4.1 Elevational patterns of plants
Contrary to the expected elevational patterns by mass effect, the alpha diversity of all the plant groups, except that for the shrubs, did not clearly show the highest values at the subalpine–alpine ecotone (ca. 2600–2800 m). Instead, these patterns were largely explained by climatic factors. These associations were examined in relation to the ecology of each plant group.
The alpha diversity of trees decreased with elevation (Figure 1b), and this elevational pattern was explained by Tempann. These results are supported by a previous study that the elevational range of trees can be determined by temperature, which strongly affects their physiochemical activities (Körner, 2003). This obvious influence of Tempann on tree diversity may have led to the relatively constant changes in the beta diversities as compared to those of other plant groups (Figure 2), because Tempann linearly decreases with elevation.
Similar to the results for trees, the alpha diversity of ferns also decreased with elevation (Figure 1e), which was attributed to Tempsnow in the GLM. These results are consistent with previous reports that fern species richness decreased at higher elevation and lower temperature in central Japan (Tanaka & Sato, 2013, 2014).
In contrast to the results for the trees and ferns, the alpha diversity of the herbs was positively correlated with elevation (Figure 1d). Given that snow cover positively affected herb diversity in the GLM, the species richness of the herbs increased with environmental changes related to snowfall, such as soil moisture and canopy closure. It has been known that long periods of snow augment soil moisture (Hardy et al., 2001), which is essential for the proliferation of herbs in arctic-alpine habitats (Litaor, Williams, & Seastedt, 2008; Nabe‐Nielsen et al., 2017; Roux, Aalto, & Luoto, 2013). Snow cover may decrease canopy closure by suppressing tree canopy growth (Song, Hogan, Brown, Cao, & Yang, 2017), which increases light intensity and reduces the accumulation of litter on the forest floor. These changes enhance herb species richness by guaranteeing the photosynthesis and germination of herbs (Speziale, Ruggiero, & Ezcurra, 2010).

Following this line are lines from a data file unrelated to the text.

This is an optimization exercise on Yosys and OpenROAD, whose aim is small area, a short achievable clock period and few clock cycles per item, not a production implementation.
Function was checked by simulation only, so behaviour that the tests miss may differ from the original.
Power is estimated from default activity; no workload was simulated.

==> flow/design.v, too long to show whole: its modules and the start of the top module <==
// module matrix_multiply_10x10_pipelined: 891 lines
// module mm10_fa: 5 lines
// module mm10_ha: 5 lines
// module mm10_han: 5 lines
// module mm10_xor: 3 lines
module matrix_multiply_10x10_pipelined(
    input wire clk,
    input wire reset,
    input wire start,
    input wire [799:0] A,
    input wire [799:0] B,
    output reg [799:0] C,
    output reg done
);
  // ...
==> flow/flow/run.sh <==
#!/bin/bash
set -euo pipefail
bash standard.sh SETUP_SLACK_MARGIN=8.5 finish > standard.log 2>&1
==> flow/standard.sh <==
#!/bin/bash
# synth_recipe.tcl (not shown) runs the flow's synth.tcl, then flattens the netlist and writes it again
# the make line also repeats each setting of config.mk as NAME=value (left out here)
make -C /OpenROAD-flow-scripts/flow DESIGN_CONFIG=/design/flow/config.mk WORK_HOME=/design/flow/orfs CLKGATE_MAP_FILE= SYNTH_SCRIPT=/design/flow/synth_recipe.tcl "${@:-finish}"
==> flow/config.mk <==
export PLATFORM = sky130hd
export DESIGN_NAME = matrix_multiply_10x10_pipelined
export DESIGN_NICKNAME = matrix_multiply_10x10_pipelined
export VERILOG_FILES = /design/flow/design.v
export SDC_FILE = /design/flow/constraint.sdc
export NUM_CORES = 4
export LEC_CHECK = 0
export CAP_MARGIN = 20
export CORE_AREA = 10 10 490 490
export DIE_AREA = 0 0 500 500
export SLEW_MARGIN = 20
export SYNTH_HIERARCHICAL = 1
==> flow/constraint.sdc <==
create_clock -name core_clock -period 12.0 [get_ports {clk}]
set_input_delay 2.4000 -clock core_clock [delete_from_list [all_inputs] [get_ports {clk}]]
set_output_delay 2.4000 -clock core_clock [all_outputs]
set_load 0.01 [all_outputs]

However, the positive effects of snow cover on herb richness may be reduced at subalpine–alpine transition zone where a shrub species (P. pumila ) densely grows near the ground, since they shade out herbs. This effect explains the lower species richness of herbs at one 2800-m plot where the stone pine trees cover almost the entire plot. In fact, herbs at this plot were recorded in small areas uncovered by the stone pine trees; as a result, the herb layer mainly consisted of graminoids (Table S3), which prefer to grow in open areas (Roberts & Zhu, 2002; Thomas, Halpern, Falk, Liguori, & Austin, 1999).
The beta diversity of the herbs presented the highest values around the subalpine–alpine ecotones (Figure 2d). This is because shade-tolerant species dominate below the forest boundary, whereas species that can tolerate low temperatures (Jiang, Ma, Liu, & Tang, 2018) and light stress (e.g., graminoids growing in open areas between shrubs) prevail above it.
The alpha diversity of the shrubs rapidly increased from the subalpine–alpine to the alpine zone (Figure 1c). This elevational pattern was explained by the RHgrow in the GLM. Considering that canopy closure diminishes shrub diversity (Speziale, Ruggiero, & Ezcurra, 2010) and intensifies air humidity (Jung et al., 2017), RHgrow may be selected in the GLM as a surrogate that represents the negative influence of canopy closure on shrub richness. Accordingly, this change in canopy closure from dense to open may be attributed to the rapid increase in the beta diversity of the shrubs around the subalpine–alpine transition zone (Figure 2c).
Only the bryophytes showed a hump-shaped change in alpha diversity with increasing elevation (Figure 1f). The GLM results demonstrated that this pattern could be attributed to RHgrow, which is consistent with the results of a previous report suggesting that water stress is a major determinant of bryophyte diversity (Grau, Grytnes, & Birks, 2007). Therefore, alpha diversity was the highest in the subalpine zone with the highest RH. The higher beta diversity of bryophytes around the subalpine–alpine ecotones (Figure 2f) is discussed with the changes in functional types in the following section.